People who have lost their eyesight because of cataract are more likely to live in poverty than those with normal sight, according to a new study.
The study was conducted in three developing countries-Kenya, the Philippines, and Bangladesh.
According to figures, blindness affects about 45 million people worldwide, and more than a third is caused by cataract.
While cataract can be treated with an inexpensive, simple operation, some evidence suggests that lack of money is a major barrier to uptake of cataract surgery by individuals in poor countries.
In the new study, Hannah Kuper (International Centre for Eye Health, London School of Hygiene and Tropical Medicine) and colleagues identified 596 people aged 50 years or more with severe cataract-induced visual impairment, mainly through a survey of the population in these three countries.

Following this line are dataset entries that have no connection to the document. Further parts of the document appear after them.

===== config.mk =====
export PLATFORM = sky130hd
export DESIGN_NAME = pll_reprog_seq
export DESIGN_NICKNAME = d
export VERILOG_FILES = /design/src/rtl/pll_seq_pkg.sv /design/src/rtl/pll_rate_rom.sv /design/src/rtl/pll_tick_timer.sv /design/src/rtl/pll_reprog_seq.sv
export SDC_FILE = /design/constraint.sdc
export NUM_CORES = 1
export LEC_CHECK = 0
export CAP_MARGIN = 20
export CELL_PAD_IN_SITES_DETAIL_PLACEMENT = 1
export CELL_PAD_IN_SITES_GLOBAL_PLACEMENT = 1
export CORE_ASPECT_RATIO = 0.9
export CORE_MARGIN = 2
export CORE_UTILIZATION = 25
export CTS_BUF_LIST = sky130_fd_sc_hd__clkbuf_4 sky130_fd_sc_hd__clkbuf_8
export DETAILED_ROUTE_END_ITERATION = 10
export GPL_ROUTABILITY_DRIVEN = 0
export GPL_TIMING_DRIVEN = 0
export PLACE_DENSITY = 0.49
export SLEW_MARGIN = 10
export SYNTH_ARGS = -nofsm -noshare
export SYNTH_HDL_FRONTEND = slang
export SYNTH_SLANG_ARGS = --single-unit

===== constraint.sdc =====
create_clock -name clk -period 2.4 [get_ports clk]
set_input_delay 0.48 -clock clk [delete_from_list [all_inputs] [get_ports clk]]
set_output_delay 0.48 -clock clk [all_outputs]
set_load 0.02 [all_outputs]

===== src/rtl/pll_seq_pkg.sv =====
package pll_seq_pkg;

  localparam int GEN_LSEL = 29;
  localparam int GEN_CKEN = 11;
  localparam int GEN_RSTN = 9;
  localparam int GEN_BYP  = 4;

  localparam logic [1:0] ADDR_GEN  = 2'd0;
  localparam logic [1:0] ADDR_DIVA = 2'd1;
  localparam logic [1:0] ADDR_DIVB = 2'd2;

  localparam logic [1:0] OP_RATE = 2'd0;
  localparam logic [1:0] OP_UP   = 2'd1;
  localparam logic [1:0] OP_DOWN = 2'd2;

  typedef struct packed {
    logic [9:0]  m;
    logic [5:0]  p;
    logic [2:0]  s;
    logic [15:0] k;
  } pll_set_t;

  typedef enum logic [3:0] {
    S_IDLE, S_EVAL, S_LSEL, S_BYP, S_RLO, S_DIVA, S_DIVB,
    S_HOLD, S_REL, S_LOCK, S_UNBYP, S_FIN
  } seq_state_t;

  function automatic pll_set_t rate_entry(input int i);
    pll_set_t e;
    int j;
    j   = i / 2;
    e.m = 10'(250 + 50 * j);
    e.p = (j % 2 == 0) ? 6'd3 : 6'd63;
    e.s = (i % 2 == 1) ? 3'd2 : 3'd1;
    e.k = 16'(4096 * j);
    return e;
  endfunction

  function automatic int unsigned hold_ticks(input int unsigned p,
                                             input int unsigned ref_mhz,
                                             input int unsigned min_hold);
    int unsigned r;
    r = (p + ref_mhz - 1) / ref_mhz + 1;
    return (r > min_hold) ? r : min_hold;
  endfunction

endpackage


===== src/rtl/pll_rate_rom.sv =====
module pll_rate_rom
  import pll_seq_pkg::*;
#(
  parameter int NUM_RATES = 4,
  parameter int IDX_W     = $clog2(NUM_RATES) + 1
) (
  input  logic [IDX_W-1:0] idx,
  output logic             hit,
  output pll_set_t         set
);
  localparam int SEL_W = $clog2(NUM_RATES);

  pll_set_t tbl [NUM_RATES];

  for (genvar g = 0; g < NUM_RATES; g++) begin : g_ent
    assign tbl[g] = rate_entry(g);
  end

  assign hit = (32'(idx) < NUM_RATES);
  assign set = hit ? tbl[idx[SEL_W-1:0]] : '0;
endmodule


===== src/rtl/pll_tick_timer.sv =====
module pll_tick_timer #(
  parameter int W = 8
) (
  input  logic         clk,
  input  logic         rst_n,
  input  logic         clr,
  input  logic         en,
  input  logic         tick,
  output logic [W-1:0] count
);
  always_ff @(posedge clk or negedge rst_n) begin
    if (!rst_n)              count <= '0;
    else if (clr)            count <= '0;
    else if (en && tick && count != '1) count <= count + 1'b1;
  end
endmodule


===== src/rtl/pll_reprog_seq.sv =====
module pll_reprog_seq
  import pll_seq_pkg::*;
#(
  parameter int NUM_RATES  = 4,
  parameter int IDX_W      = $clog2(NUM_RATES) + 1,
  parameter bit FRACTIONAL = 1'b1,
  parameter int REF_MHZ    = 24,
  parameter int MIN_HOLD   = 2,
  parameter int TIMEOUT_US = 10000
) (
  input  logic             clk,
  input  logic             rst_n,
  input  logic             tick_us,
  input  logic             req_valid,
  output logic             req_ready,
  input  logic [1:0]       req_op,
  input  logic [IDX_W-1:0] req_idx,
  output logic             busy,
  output logic             done,
  output logic             err,
  output logic             wr_en,
  output logic [1:0]       wr_addr,
  output logic [31:0]      wr_data,
  input  logic             pll_lock
);
  localparam int CNT_W = $clog2(TIMEOUT_US + 1) + 2;

  seq_state_t state, state_n;
  logic [1:0]       op_q;
  logic [IDX_W-1:0] idx_q;
  logic             err_q, err_set;
  logic [31:0]      sh_gen, sh_diva, sh_divb;
  logic             hit, k_same, same_mpk;
  pll_set_t         ent;
  logic             cnt_clr, cnt_en;
  logic [CNT_W-1:0] cnt, need;

  pll_rate_rom #(.NUM_RATES(NUM_RATES), .IDX_W(IDX_W)) u_rom (
    .idx(idx_q), .hit(hit), .set(ent)
  );

  pll_tick_timer #(.W(CNT_W)) u_tmr (
    .clk(clk), .rst_n(rst_n), .clr(cnt_clr), .en(cnt_en),
    .tick(tick_us), .count(cnt)
  );

  if (FRACTIONAL) begin : g_frac
    assign k_same = (ent.k == sh_divb[15:0]);
  end else begin : g_int
    assign k_same = 1'b1;
  end

  assign same_mpk = (ent.m == sh_diva[21:12]) && (ent.p == sh_diva[9:4]) && k_same;
  assign need     = CNT_W'(hold_ticks({26'd0, ent.p}, REF_MHZ, MIN_HOLD));

  assign req_ready = (state == S_IDLE);
  assign busy      = (state != S_IDLE);
  assign done      = (state == S_FIN);
  assign err       = done && err_q;

  always_comb begin
    state_n = state;
    wr_en   = 1'b0;
    wr_addr = ADDR_GEN;
    wr_data = '0;
    cnt_clr = 1'b0;
    cnt_en  = 1'b0;
    err_set = 1'b0;
    unique case (state)
      S_IDLE: if (req_valid) state_n = S_EVAL;
      S_EVAL: begin
        if (op_q == OP_DOWN) begin
          wr_en = 1'b1; wr_data = sh_gen & ~(32'd1 << GEN_RSTN); state_n = S_FIN;
        end else if (op_q == OP_UP) begin
          wr_en = 1'b1; wr_data = sh_gen | (32'd1 << GEN_RSTN);
          cnt_clr = 1'b1; state_n = S_LOCK;
        end else if (op_q != OP_RATE || !hit) begin
          err_set = 1'b1; state_n = S_FIN;
        end else if (same_mpk) begin
          wr_en = 1'b1; wr_addr = ADDR_DIVA;
          wr_data = {sh_diva[31:3], ent.s}; state_n = S_FIN;
        end else begin
          state_n = S_LSEL;
        end
      end
      S_LSEL: begin
        wr_en = 1'b1; wr_data = sh_gen | (32'd1 << GEN_LSEL); state_n = S_BYP;
      end
      S_BYP: begin
        wr_en = 1'b1; wr_data = sh_gen | (32'd1 << GEN_BYP); state_n = S_RLO;
      end
      S_RLO: begin
        wr_en = 1'b1; wr_data = sh_gen & ~(32'd1 << GEN_RSTN); state_n = S_DIVA;
      end
      S_DIVA: begin
        wr_en = 1'b1; wr_addr = ADDR_DIVA; cnt_clr = 1'b1;
        wr_data = {10'd0, ent.m, 2'd0, ent.p, 1'b0, ent.s};
        state_n = FRACTIONAL ? S_DIVB : S_HOLD;
      end
      S_DIVB: begin
        wr_en = 1'b1; wr_addr = ADDR_DIVB; cnt_clr = 1'b1;
        wr_data = {16'd0, ent.k}; state_n = S_HOLD;
      end
      S_HOLD: begin
        cnt_en = 1'b1;
        if (cnt >= need) state_n = S_REL;
      end
      S_REL: begin
        wr_en = 1'b1; wr_data = sh_gen | (32'd1 << GEN_RSTN);
        cnt_clr = 1'b1; state_n = S_LOCK;
      end
      S_LOCK: begin
        cnt_en = 1'b1;
        if (pll_lock) state_n = (op_q == OP_RATE) ? S_UNBYP : S_FIN;
        else if (cnt >= CNT_W'(TIMEOUT_US)) begin
          err_set = 1'b1; state_n = S_FIN;
        end
      end
      S_UNBYP: begin
        wr_en = 1'b1; wr_data = sh_gen & ~(32'd1 << GEN_BYP); state_n = S_FIN;
      end
      S_FIN:   state_n = S_IDLE;
      default: state_n = S_IDLE;
    endcase
  end

  always_ff @(posedge clk or negedge rst_n) begin
    if (!rst_n) begin
      state   <= S_IDLE;
      op_q    <= OP_RATE;
      idx_q   <= '0;
      err_q   <= 1'b0;
      sh_gen  <= '0;
      sh_diva <= '0;
      sh_divb <= '0;
    end else begin
      state <= state_n;
      if (state == S_IDLE && req_valid) begin
        op_q  <= req_op;
        idx_q <= req_idx;
        err_q <= 1'b0;
      end
      if (err_set) err_q <= 1'b1;
      if (wr_en) begin
        unique case (wr_addr)
          ADDR_GEN:  sh_gen  <= wr_data;
          ADDR_DIVA: sh_diva <= wr_data;
          default:   sh_divb <= wr_data;
        endcase
      end
    end
  end
endmodule


# ---- Yosys cells after proc, flatten, opt, wreduce, memory -nomap -nowiden
# Cells that the tools add are included.
# W data, S select, Z words.
dict set report totals {
  regBits 106
  latchBits 0
  ram_bits 0
  romBits 0
  input_bits 10
  out_inout_bits 39
  elab_cells 108
  n_memories 0
}
dict set report classes {
  n_addsub 4
  mul 0
  div_mod_pow 1
  magnitude_cmp 5
  eq_ne 21
  shifts 0
  muxes 44
  bitwise 2
  reduce_logical 23
}
# operator n
set ops {}
lappend ops {{$pmux W32 S8} 1}
lappend ops {{$mux W32} 4}
lappend ops {{$mux W35} 3}
lappend ops {{$bmux W35 S2} 1}
lappend ops {{$mux W16} 3}
lappend ops {{$pmux W4 S11} 1}
lappend ops {{$add A32 B1 Y32 const B} 1}
lappend ops {{$div A32 B5 Y32 const B} 1}
lappend ops {{$gt A32 B2 Y1 const B} 1}
lappend ops {{$mux W4} 8}
lappend ops {{$mux W1} 19}
lappend ops {{$add A16 B1 Y16 const B} 1}
lappend ops {{$eq A16 B16 Y1} 1}
lappend ops {{$eq A4 B3 Y1 const B} 4}
lappend ops {{$eq A4 B4 Y1 const B} 4}
lappend ops {{$ge A16 B14 Y1 const B} 1}
lappend ops {{$ge A16 B16 Y1} 1}
lappend ops {{$ne A16 B16 Y1 const B} 1}
lappend ops {{$eq A10 B10 Y1} 1}
lappend ops {{$eq A4 B2 Y1 const B} 2}
lappend ops {{$sub A7 B1 Y8 const B} 1}
lappend ops {{$add A6 B5 Y7 const B} 1}
lappend ops {{$reduce_or A7 Y1} 1}
lappend ops {{$eq A6 B6 Y1} 1}
lappend ops {{other kinds (22)} 37}

# ---- Longest topological paths before layout
# Gate-level depths: netlist (run 1).
dict set report depth {
  ltp_word 17
  ltp_mapped 9
  mapped_depth_nobuf 8
}

# ---- By module
# A second synthesis (run 1) with hierarchy kept.
dict set report unflattened {
  hier_cells 628
  area_unflattened_um2 5785.5
}
# module n_inst cells_per_inst area_each_um2 seq_area_each_um2
set by_module_without_submodules {}
lappend by_module_without_submodules {pll_reprog_seq 1 491 4598.2 2177.1}
lappend by_module_without_submodules {pll_tick_timer 1 100 927.1 400.4}
lappend by_module_without_submodules {pll_rate_rom 1 37 260.2 0.0}

# ---- Worst setup path after synthesis (run 1)
# OpenSTA, ideal clock, no wires.
dict set report synth_path {
  path_kind {register -> output}
  startpoint {register sh_diva[17]}
  endpoint {output wr_data[0]}
  t_arrival_ns 2.135
  required_time_ns 1.920
  slack_ns -0.215
  path_stages_with_launch 6
  n_path_buf 0
  cell_sequence {dfrtp_1 > or4_1 > mux2_2 > a2111oi_0 > a21oi_1 > o21ai_0}
}
dict set report synth_between {
  elab_chain_len 8
}
# item line_no
set synth_lines {}
lappend synth_lines {{from (decl)} pll_reprog_seq.sv:32} ;# logic [31:0] sh_gen, sh_diva, sh_divb;
lappend synth_lines {{from (signal assigned)} pll_reprog_seq.sv:147} ;# ADDR_DIVA: sh_diva <= wr_data;
lappend synth_lines {{$eq A10 B10 Y1} pll_reprog_seq.sv:53} ;# assign same_mpk = (ent.m == sh_diva[21:12]) && (ent.p == sh_diva[9:4]) && k_same;
lappend synth_lines {{$logic_and A1 B1 Y1 (2 in a row)} pll_reprog_seq.sv:53}
lappend synth_lines {{$mux W32} pll_reprog_seq.sv:79} ;# end else if (same_mpk) begin
lappend synth_lines {{$mux W32} pll_reprog_seq.sv:77} ;# end else if (op_q != OP_RATE || !hit) begin
lappend synth_lines {{$mux W32} pll_reprog_seq.sv:74} ;# end else if (op_q == OP_UP) begin
lappend synth_lines {{$mux W32} pll_reprog_seq.sv:72} ;# if (op_q == OP_DOWN) begin
lappend synth_lines {{$pmux W32 S8} pll_reprog_seq.sv:69} ;# unique case (state)
lappend synth_lines {{to (decl)} pll_reprog_seq.sv:23} ;# output logic [31:0] wr_data,
# No other way between the ends.

# ---- Final worst setup path (run 1)
dict set report layout_path {
  startpoint {register sh_diva[19]}
  endpoint {output wr_data[31]}
}
# Same word-level chain as after synthesis.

They matched each case to a normally sighted person (a "control") of similar age and sex living nearby. Poverty was measured through monthly per capita expenditure (PCE), as well as self-rated wealth and ownership of assets.
It was found that in all three countries, cases were more likely than controls to be in the lowest quarter (quartile) of the range of PCEs for that country.
In the Philippines, for example, people with cataract-induced visual impairment were three times more likely than controls to have a PCE in the lowest quartile than in the highest quartile.
Also, the risk of cataract-related visual impairment increased as PCE decreased in all three countries. Similarly, severe cataract-induced visual impairment was more common in those who owned fewer assets and those with lower self-rated wealth.
However, there was no consistent association between PCE and the level of cataract-induced visual impairment.
"This study confirms an association between poverty and blindness and highlights the need for increased provision of cataract surgery to poor people, particularly since cataract surgery is a highly cost-effective intervention in these settings," said the authors.
The study is published in the open access international health journal PLoS Medicine.